### Task details
Below are some records. Return exactly the lines from the one with "0.00142 | 0.00120 |" to the one with "clock inverters: 5 / 78.8 / 0.0137", and nothing else.

### Given entries
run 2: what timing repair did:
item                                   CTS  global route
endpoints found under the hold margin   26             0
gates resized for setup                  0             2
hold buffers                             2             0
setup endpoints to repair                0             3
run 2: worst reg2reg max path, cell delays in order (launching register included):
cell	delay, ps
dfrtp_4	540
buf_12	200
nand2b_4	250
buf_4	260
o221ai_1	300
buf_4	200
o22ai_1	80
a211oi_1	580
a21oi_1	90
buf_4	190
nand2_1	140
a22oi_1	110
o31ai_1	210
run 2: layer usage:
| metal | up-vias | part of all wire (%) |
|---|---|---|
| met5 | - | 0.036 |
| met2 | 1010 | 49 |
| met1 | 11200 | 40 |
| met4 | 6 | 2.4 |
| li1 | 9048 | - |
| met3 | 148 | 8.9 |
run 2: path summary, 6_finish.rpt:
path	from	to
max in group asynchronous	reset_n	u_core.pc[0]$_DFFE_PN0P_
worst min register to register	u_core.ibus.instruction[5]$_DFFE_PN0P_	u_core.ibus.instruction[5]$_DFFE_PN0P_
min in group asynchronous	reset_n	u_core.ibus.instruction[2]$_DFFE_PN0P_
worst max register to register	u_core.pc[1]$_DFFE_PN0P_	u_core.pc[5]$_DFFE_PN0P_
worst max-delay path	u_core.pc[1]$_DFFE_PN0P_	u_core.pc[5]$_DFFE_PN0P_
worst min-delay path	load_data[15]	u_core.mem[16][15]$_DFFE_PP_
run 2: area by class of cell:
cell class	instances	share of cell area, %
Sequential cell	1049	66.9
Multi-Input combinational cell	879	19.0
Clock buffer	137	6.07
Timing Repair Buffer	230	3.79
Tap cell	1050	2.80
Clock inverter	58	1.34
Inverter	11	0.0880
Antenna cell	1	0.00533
## src/rtl/obstacle_pool.sv

```systemverilog
// obstacle_pool: NUM_OBS scrolling obstacle slots with LFSR-driven spawning and speed ramp
module obstacle_pool #(
    parameter int NUM_OBS    = 3,
    parameter int CONV       = 2,
    parameter int SPAWN_X    = 160,
    parameter int INIT_GAP   = 30,
    parameter int MIN_GAP    = 20,
    parameter int MAX_SPEED  = 4,
    parameter int RAMP_TICKS = 600,
    localparam int POS_W     = 10 - CONV
) (
    input  logic                     clk,
    input  logic                     rst_n,
    input  logic                     game_tick,
    input  logic                     game_start,
    input  logic                     game_frozen,
    input  logic [7:0]               rng,
    output logic [NUM_OBS*POS_W-1:0] obs_pos,
    output logic [NUM_OBS*3-1:0]     obs_type,
    output logic [NUM_OBS-1:0]       obs_active,
    output logic [3:0]               speed
);
    localparam int GAP_MAX = (INIT_GAP > MIN_GAP + 31) ? INIT_GAP : MIN_GAP + 31;
    localparam int GAP_W   = $clog2(GAP_MAX + 1);
    localparam int RAMP_W  = (RAMP_TICKS > 1) ? $clog2(RAMP_TICKS) : 1;

    logic [POS_W-1:0]  pos_q [NUM_OBS];
    logic [2:0]        type_q [NUM_OBS];
    logic [NUM_OBS-1:0] act_q;
    logic [GAP_W-1:0]  gap_q;
    logic [RAMP_W-1:0] ramp_q;
    logic [3:0]        spd_q;
    logic [NUM_OBS-1:0] spawn_sel;
    logic              do_spawn;
    logic              seen;
    logic              tick_ok;

    assign tick_ok  = game_tick && !game_frozen;
    assign do_spawn = (gap_q == '0) && !(&act_q);

    // one-hot select of the lowest slot that is free before this tick's move
    always_comb begin
        seen = 1'b0;
        for (int i = 0; i < NUM_OBS; i++) begin
            spawn_sel[i] = !act_q[i] && !seen;
            seen = seen || !act_q[i];
        end
    end

    // slot, gap and speed state; start beats freeze beats tick
    always_ff @(posedge clk or negedge rst_n) begin
        if (!rst_n) begin
            for (int i = 0; i < NUM_OBS; i++) begin
                pos_q[i]  <= '1;
                type_q[i] <= '0;
            end
            act_q  <= '0;
            gap_q  <= GAP_W'(INIT_GAP);
            ramp_q <= '0;
            spd_q  <= 4'd1;
        end else if (game_start) begin
            for (int i = 0; i < NUM_OBS; i++) begin
                pos_q[i]  <= '1;
                type_q[i] <= '0;
            end
            act_q  <= '0;
            gap_q  <= GAP_W'(INIT_GAP);
            ramp_q <= '0;
            spd_q  <= 4'd1;
        end else if (tick_ok) begin
            for (int i = 0; i < NUM_OBS; i++) begin
                if (act_q[i]) begin
                    if (pos_q[i] >= POS_W'(spd_q)) begin
                        pos_q[i] <= pos_q[i] - POS_W'(spd_q);
                    end else begin
                        act_q[i]  <= 1'b0;
                        pos_q[i]  <= '1;
                        type_q[i] <= '0;
                    end
                end else if (do_spawn && spawn_sel[i]) begin
                    act_q[i]  <= 1'b1;
                    pos_q[i]  <= POS_W'(SPAWN_X);
                    type_q[i] <= rng[2:0];
                end
            end
            gap_q <= do_spawn ? GAP_W'(MIN_GAP) + GAP_W'(rng[7:3])
                   : (gap_q != '0) ? gap_q - 1'b1 : gap_q;
            if (ramp_q == RAMP_W'(RAMP_TICKS - 1)) begin
                ramp_q <= '0;
                spd_q  <= (spd_q < 4'(MAX_SPEED)) ? spd_q + 4'd1 : spd_q;
            end else begin
                ramp_q <= ramp_q + 1'b1;
            end
        end
    end

    genvar g;
    generate
        for (g = 0; g < NUM_OBS; g++) begin : g_pack
            assign obs_pos[g*POS_W +: POS_W] = pos_q[g];
            assign obs_type[g*3 +: 3]        = type_q[g];
        end
    endgenerate

    assign obs_active = act_q;
    assign speed      = spd_q;
endmodule
```
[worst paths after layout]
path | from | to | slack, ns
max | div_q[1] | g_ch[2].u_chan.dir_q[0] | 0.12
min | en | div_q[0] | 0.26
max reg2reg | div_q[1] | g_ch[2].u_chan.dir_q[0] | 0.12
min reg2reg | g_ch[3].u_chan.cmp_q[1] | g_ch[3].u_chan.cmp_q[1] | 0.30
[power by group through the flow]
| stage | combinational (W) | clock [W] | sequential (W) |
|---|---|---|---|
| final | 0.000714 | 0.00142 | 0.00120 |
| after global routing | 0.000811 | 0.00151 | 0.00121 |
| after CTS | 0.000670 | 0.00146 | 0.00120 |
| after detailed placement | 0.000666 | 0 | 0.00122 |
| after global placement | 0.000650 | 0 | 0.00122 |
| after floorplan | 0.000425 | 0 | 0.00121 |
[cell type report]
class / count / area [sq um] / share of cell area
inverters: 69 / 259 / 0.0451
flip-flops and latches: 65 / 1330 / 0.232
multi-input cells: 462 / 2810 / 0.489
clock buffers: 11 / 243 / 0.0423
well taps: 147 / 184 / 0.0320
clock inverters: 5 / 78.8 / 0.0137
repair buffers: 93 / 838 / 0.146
==> src/rtl/clq_list_walker.sv <==
`default_nettype none
// ============================================================================
// Module   : clq_list_walker
// Purpose  : Reader-side walker for the clause queue. For each unit literal it
//            fetches the literal's head pointer from the CLQ, follows the
//            linked list of clause nodes through the CLQ read port and streams
//            every node to BCP over a valid/ready handshake, then pulses done.
// Ports    : clk, rst_n (synchronous, active-high despite the name)
//            uc_in/_valid/_ready            - unit literal input
//            wlk2clq_uc_rqst/_valid         - head-pointer request to CLQ
//            clq2wlk_init_ptr/_valid        - head pointer (same-cycle)
//            wlk2clq_cnf_idx, clq2wlk_node  - node read port (same-cycle)
//            clause_out/_lit/_valid/_ready  - clause stream to BCP
//            abort                          - conflict flush
//            done, done_count, err_loop     - completion report
// Node     : {next[PTR_W-1:0], clause[CLAUSE_W-1:0]}, next in the MSBs.
//            Pointer MSB = 1 means NULL.
// Revision : 1.0 - initial release
// ============================================================================
module clq_list_walker #(
    parameter int DEPTH    = 16,
    parameter int PTR_W    = $clog2(DEPTH) + 1,
    parameter int LIT_W    = 8,
    parameter int CLAUSE_W = 16
) (
    input  logic                      clk,
    input  logic                      rst_n,
    input  logic [LIT_W-1:0]          uc_in,
    input  logic                      uc_in_valid,
    output logic                      uc_in_ready,
    output logic [LIT_W-1:0]          wlk2clq_uc_rqst,
    output logic                      wlk2clq_uc_rqst_valid,
    input  logic [PTR_W-1:0]          clq2wlk_init_ptr,
    input  logic                      clq2wlk_init_ptr_valid,
    output logic [PTR_W-1:0]          wlk2clq_cnf_idx,
    input  logic [PTR_W+CLAUSE_W-1:0] clq2wlk_node,
    output logic [PTR_W+CLAUSE_W-1:0] clause_out,
    output logic [LIT_W-1:0]          clause_out_lit,
    output logic                      clause_out_valid,
    input  logic                      clause_out_ready,
    input  logic                      abort,
    output logic                      done,
    output logic [PTR_W-1:0]          done_count,
    output logic                      err_loop
);

    localparam int               NODE_W  = PTR_W + CLAUSE_W;
    localparam logic [PTR_W-1:0] C_DEPTH = PTR_W'(DEPTH);

    localparam logic [1:0] S_IDLE   = 2'd0;
    localparam logic [1:0] S_LOOKUP = 2'd1;
    localparam logic [1:0] S_WALK   = 2'd2;
    localparam logic [1:0] S_DONE   = 2'd3;

    logic [1:0]        r_state;
    logic [1:0]        w_state_nxt;
    logic [LIT_W-1:0]  r_lit;
    logic [PTR_W-1:0]  r_cur_ptr;
    logic [PTR_W-1:0]  r_step;
    logic [NODE_W-1:0] r_clause_out;
    logic              r_clause_valid;

    logic              w_cur_null;
    logic              w_sat;
    logic              w_slot_free;
    logic              w_load;
    logic              w_walk_end;
    logic              w_accept;
    logic              w_init_null;
    logic [PTR_W-1:0]  w_node_next;

    assign w_cur_null  = r_cur_ptr[PTR_W-1];
    assign w_sat       = (r_step == C_DEPTH);
    // Output slot can take a new node when empty or being drained this cycle.
    assign w_slot_free = !r_clause_valid || clause_out_ready;
    // Loop guard: once DEPTH nodes have been emitted no further load happens,
    // even if the list still points somewhere.
    assign w_load      = (r_state == S_WALK) && !w_cur_null && !w_sat && w_slot_free;
    // Walk finishes once nothing more can be loaded and the last node is gone.
    assign w_walk_end  = (r_state == S_WALK) && w_slot_free && (w_cur_null || w_sat);
    assign w_accept    = (r_state == S_IDLE) && uc_in_valid && !abort;
    assign w_init_null = !clq2wlk_init_ptr_valid || clq2wlk_init_ptr[PTR_W-1];
    assign w_node_next = clq2wlk_node[NODE_W-1 -: PTR_W];

    // ---------------- state register ----------------
    always_ff @(posedge clk) begin
        if (rst_n) begin
            r_state <= S_IDLE;
        end else begin
            r_state <= w_state_nxt;
        end
    end

    // ---------------- next-state logic ----------------
    always_comb begin
        w_state_nxt = r_state;
        case (r_state)
            S_IDLE:   if (uc_in_valid) w_state_nxt = S_LOOKUP;
            S_LOOKUP: w_state_nxt = w_init_null ? S_DONE : S_WALK;
            S_WALK:   if (w_walk_end) w_state_nxt = S_DONE;
            S_DONE:   w_state_nxt = S_IDLE;
            default:  w_state_nxt = S_IDLE;
        endcase
        // Abort overrides everything, including a same-cycle accept.
        if (abort) begin
            w_state_nxt = S_IDLE;
        end
    end

    // ---------------- datapath registers ----------------
    always_ff @(posedge clk) begin
        if (rst_n) begin
            r_lit          <= '0;
            r_cur_ptr      <= '0;
            r_step         <= '0;
            r_clause_out   <= '0;
            r_clause_valid <= 1'b0;
        end else begin
            if (w_accept) begin
                r_lit  <= uc_in;
                r_step <= '0;
            end
            if (r_state == S_LOOKUP) begin
                r_cur_ptr <= clq2wlk_init_ptr;
            end
            if (w_load) begin
                r_clause_out   <= clq2wlk_node;
                r_clause_valid <= 1'b1;
                r_cur_ptr      <= w_node_next;
                r_step         <= r_step + PTR_W'(1);
            end else if (w_walk_end) begin
                r_clause_valid <= 1'b0;
            end
            if (abort) begin
                r_clause_valid <= 1'b0;
            end
        end
    end

    // ---------------- outputs ----------------
    always_comb begin
        uc_in_ready           = 1'b0;
        wlk2clq_uc_rqst       = '0;
        wlk2clq_uc_rqst_valid = 1'b0;
        wlk2clq_cnf_idx       = '0;
        done                  = 1'b0;
        done_count            = '0;
        err_loop              = 1'b0;
        // All handshake/report outputs are forced low while reset is held.
        if (!rst_n) begin
            case (r_state)
                S_IDLE: begin
                    uc_in_ready = !abort;
                end
                S_LOOKUP: begin
                    wlk2clq_uc_rqst       = r_lit;
                    wlk2clq_uc_rqst_valid = 1'b1;
                end
                S_WALK: begin
                    wlk2clq_cnf_idx = w_cur_null ? '0 : r_cur_ptr;
                end
                S_DONE: begin
                    if (!abort) begin
                        done       = 1'b1;
                        done_count = r_step;
                        // cur_ptr is frozen once the guard trips, so a
                        // saturated count with a live pointer means a loop.
                        err_loop   = w_sat && !w_cur_null;
                    end
                end
                default: begin
                    uc_in_ready = 1'b0;
                end
            endcase
        end
    end

    assign clause_out       = r_clause_out;
    assign clause_out_valid = r_clause_valid;
    assign clause_out_lit   = r_lit;

endmodule
`default_nettype wire

==> config.mk <==
export PLATFORM = sky130hd
export DESIGN_NAME = clq_list_walker
export DESIGN_NICKNAME = d
export VERILOG_FILES = /design/src/rtl/clq_list_walker.sv
export SDC_FILE = /design/constraint.sdc
export NUM_CORES = 1
export LEC_CHECK = 0
export ABC_AREA = 0
export BUFFER_PORTS_ARGS = -buffer_cell sky130_fd_sc_hd__clkbuf_2
export CORE_ASPECT_RATIO = 0.9
export CORE_MARGIN = 1.5
export CORE_UTILIZATION = 45
export CTS_BUF_LIST = sky130_fd_sc_hd__clkbuf_8
export DETAILED_ROUTE_END_ITERATION = 10
export PLACE_DENSITY = 0.86
export SLEW_MARGIN = 15
export SYNTH_ARGS = -nofsm -noshare
export SYNTH_HDL_FRONTEND = slang
export SYNTH_SLANG_ARGS = --single-unit
==> constraint.sdc <==
create_clock -name clk -period 5.2 [get_ports clk]
set_clock_uncertainty 0.15 [all_clocks]
set_input_delay 1.04 -clock clk [delete_from_list [all_inputs] [get_ports clk]]
set_output_delay 1.04 -clock clk [all_outputs]
set_load 0.005 [all_outputs]
* Word level (Yosys, flattened, before mapping)
Index checks and enable logic that the tools add are counted.
Cells by class: reduce and logical (&&, ||, !) cells 22, mux-type cells 28, equal/unequal tests 6, add/sub/neg operators 1
Operators with widths (number):
- $mux 5 | 7
- $mux 8 | 2
- $mux 1 | 13
- $mux 4 | 3
- $logic_and 1x1->1 | 8
- $pmux 2 s4 | 1
- $reduce_bool 2->1 | 3
- $add 5x1->5 const B | 1
- $eq 5x5->1 const B | 1
- $logic_not 1->1 | 5
- $eq 2x2->1 const B | 2
- $mux 2 | 2
- $ne 2x2->1 const B | 2
- $logic_or 1x1->1 | 3
- $eq 2x1->1 const B | 1
- $logic_not 2->1 | 1
- $reduce_and 2->1 | 1
- $reduce_or 2->1 | 1
Storage, ports and cells: bits of input ports 40, logic and storage cells 63, register bits after elaboration 42

* Logic depth before layout (Yosys ltp)
depth in word-level cells 6, mapped depth 9, mapped depth without buffers 6

* Worst setup path before layout
OpenSTA, ideal clock, no wires.
path type input to output, from input rst_n, to output err_loop, stages on the path 4, arrival time 1.885 ns, slack 2.125 ns, data required time 4.010 ns, path through clkbuf_1 nor2_1 and3_1 and4b_1
On the way: word-level cells in the longest chain between the ends 1
Ends and longest elaborated chain:
- start, declared | line 27 | input logic rst_n,
- $mux 1 | line 150 | if (!rst_n) begin
- end, declared | line 44 | output logic err_loop
No other way between the ends.

* Worst setup path in the final report
Ends and elaborated chain as after synthesis.

==> run_results.csv <==
group,metric,value,unit
synth,yosys-top-cells-area,"dfxtp_1 (45%), nand2_1 (10%), a21oi_1 (8.0%)",
drt,vias,1834,
timing,hold_violations,0,
layout,antennaDiodeCount,0,
synth,yosys_warnings,0,
clocking,cts_buffers,5,
power,power.leakage,0.00116,µW
die,start_util,46.4,%
layout,nets,357,
critical_path,rr_worst_depth,6,
critical_path,critPathKind,"in2out",
drt,routed_wl,4210,µm
synth,synth_top_area_share,44.7,%
synth,synth_top_area_cell,"dfxtp_1",
timing,tightestPinTransition,1.02,ns
critical_path,crit_cells,5,
place,gp_congestion,0.850,
timing,finalCriticalPeriod,3.75,ns
clocking,post_cts_buffers,0,
clocking,clock_sinks,42,
hold_path,holdPathEnd,"clause_out[14]$_SDFFE_PP0P_",
critical_path,cp_cell_sequence,"clkbuf_2 > nor2_1 > and3_1 > and4b_1 > clkbuf_2",
drt,wl_per_cell,11.7,µm
clocking,cts.clk_slew.worst_paths,0.08,ns
critical_path,path_buf_inv,2,
synth,synthesis.nets,275,
job,max-cap-violations,0,
power,vdd_drop_max,0.195,mV
timing,maxSlewHeadroom,32.2,%
synth,yosysMostFrequentCell,"nand2_1",
timing,setup_slack,1.45,ns
hold_path,hold_depth,2,
grt,grt_max_degree,47,
layout,syn2layout_area_growth,30.0,%
clocking,worstSkewPairLatency,0.29,ns
critical_path,cp.required,4.01,ns
critical_path,r2r_setup_slack,2.57,ns
drt,drtIter0Drc,111,
timing,setup_viol,0,
critical_path,crit_path_start_kind,"input port",
critical_path,crit_path_max_incr_delay,0.51,ns
timing,drv_slew,0,
die,die_h,64.3,µm
power,powerDensity,264,nW/µm²
clocking,clk_path_buf_depth,2,
synth,syn_area_per_cell,8.24,µm²
drt,viasPerCell,5.11,
timing,whs,0.307,ns
die,rows,22,
clocking,cts_hold_buf,0,
die,coreArea,4050,µm²
synth,synth_edf_count,0,
layout,drive_above_1_share,33.8,%
hold_path,hold_start,"clause_out[14]$_SDFFE_PP0P_",
synth,ys_ff_latch,42,
critical_path,critPathArrivalTime,2.56,ns
grt,antenna_found_initial,0,
timing,fin_setup_tns,0,ns
place,dp_slack,1.45,ns
critical_path,path_delay_family,"simple AND/OR/NAND/NOR gates",
clocking,ctsResizeCount,0,
hold_path,hold_class,"reg2reg",
layout,utilization,60.4,%
die,io_pins,92,
critical_path,r2r-start,"r_state[0]$_SDFFE_PP0P_",
critical_path,crit_path_end_kind,"output port",
timing,min_period_over_period,72.1,%
synth,yosys.cell_types.count,31,
grt,grtUsageTotal,18.8,%
synth,synth_area,1880,µm²
layout,regArea,841,µm²
outcome,status,"complete, no violations",
critical_path,cp_max_fo,46,
grt,grt_pass1_wl,6890,µm
synth,synth_common_cells,"nand2_1 (50), dfxtp_1 (42), a21oi_1 (30)",
critical_path,reg2reg_to,"r_step[3]$_SDFFE_PP0P_",
grt,grt_overflow,0,
critical_path,crit_top_cell,"clkbuf_2",
layout,fillCellCount,373,
clocking,tritoncts,"yes",
power,finalPower,645,µW
clocking,h-tree-depth,2,
die,dieArea,4570,µm²
place,portBuffers,90,
grt,grt_pass1_vias,1576,
drt,first_pass_iters,4,
clocking,clk_root_buffer_cell,"clkbuf_8",
drt,final_antenna_net_count,0,
synth,seq_area_frac_synth,44.7,%
synth,syn_inst,228,
place,dpl.hpwl,3010,µm
timing,grt_setup_unrepaired,"no",
layout,multiInputGateArea,952,µm²
synth,synth_ff_type,"dfxtp_1",
timing,fmax,0.267,GHz
die,die_w,71.1,µm
synth,async_flop_share,0,%
drt,drc_errors,0,
critical_path,crit_path_top_delay_cell,"nor2_1",
-- cells by family after synthesis --
logic type | count (synthesis) | share of synthesized area (%)
AND/OR/NAND/NOR | 104 | 27.0
flip-flops | 42 | 44.7
AO/OA/AOI/OAI | 39 | 11.6
buffers and inverters | 22 | 4.59
multiplexers | 13 | 7.26
adder cells (fa/ha/maj) | 7 | 4.66
other | 1 | 0.200
-- state kept, by name, summed over array words and instances, names as in the netlist --
| signal | flops |
|---|---|
| clause_out | 21 |
| r_cur_ptr | 5 |
| clause_out_valid | 1 |
| r_state | 2 |
| clause_out_lit | 8 |
| r_step | 5 |
-- layout make-up --
| type | count | share of cell area, % |
|---|---|---|
| clock buffers | 5 | 2.82 |
| well taps | 48 | 2.46 |
| flip-flops and latches | 42 | 34.4 |
| clock inverters | 3 | 1.69 |
| repair buffers | 91 | 18.7 |
| multi-input cells | 164 | 39.0 |
| inverters | 6 | 0.922 |
-- cell usage in the layout (no fill, tap or decap), types with 3 or more instances in the layout --
cell type and n:
clkbuf_2 90, nand2_1 50, dfxtp_1 42, a21oi_1 30
and2_1 13, nor2_1 13, mux2i_1 8, inv_1 7
nand3_1 7, ha_1 7, and3_1 5, mux2_2 5
clkbuf_8 5, nand3b_1 4, a31oi_1 3
-- per-stage QoR --
stage | std cells | instance area (µm²)
detailed placement | 351 | 2330
floorplan | 228 | 1880
finish | 359 | 2440
global placement | 351 | 2330
global route | 359 | 2440
CTS | 359 | 2440
-- worst max-delay path by stage --
stage | to | slack [ns] | start
6_report | err_loop | 1.45 | rst_n
5_1_grt | err_loop | 1.28 | rst_n
4_1_cts | err_loop | 1.46 | rst_n
3_5_place_dp | err_loop | 1.45 | rst_n
3_3_place_gp | err_loop | 1.51 | rst_n
2_1_floorplan | err_loop | 2.13 | rst_n
-- power by group --
part           switching [µW]  internal (µW)
logic                    31.2           29.7
registers                5.51            330
clock network             107            141
-- routing by layer --
| layer | up-vias | share of wire, % | global-route usage [%] |
|---|---|---|---|
| met2 | 57 | 48 | 31.1 |
| li1 | 929 | - | - |
| met1 | 841 | 45 | 23.9 |
| met3 | 7 | 5.9 | 4.10 |
| met4 | 0 | 1.5 | 7.08 |
| met5 | - | 0 | 0 |
-- worst register-to-register path: cells and delay by family, from the launching register on --
| family | cells | cell delay, ns |
|---|---|---|
| and+or+nand+nor | 3 | 1.53 |
| DFF | 1 | 0.35 |
| adders and majority gates | 1 | 0.22 |
| buffers and inverters | 1 | 0.15 |
| AOI/OAI and AO/OA | 1 | 0.15 |
Power figures use the tool's default switching activity.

### Response box
| final | 0.000714 | 0.00142 | 0.00120 |
| after global routing | 0.000811 | 0.00151 | 0.00121 |
| after CTS | 0.000670 | 0.00146 | 0.00120 |
| after detailed placement | 0.000666 | 0 | 0.00122 |
| after global placement | 0.000650 | 0 | 0.00122 |
| after floorplan | 0.000425 | 0 | 0.00121 |
[cell type report]
class / count / area [sq um] / share of cell area
inverters: 69 / 259 / 0.0451
flip-flops and latches: 65 / 1330 / 0.232
multi-input cells: 462 / 2810 / 0.489
clock buffers: 11 / 243 / 0.0423
well taps: 147 / 184 / 0.0320
clock inverters: 5 / 78.8 / 0.0137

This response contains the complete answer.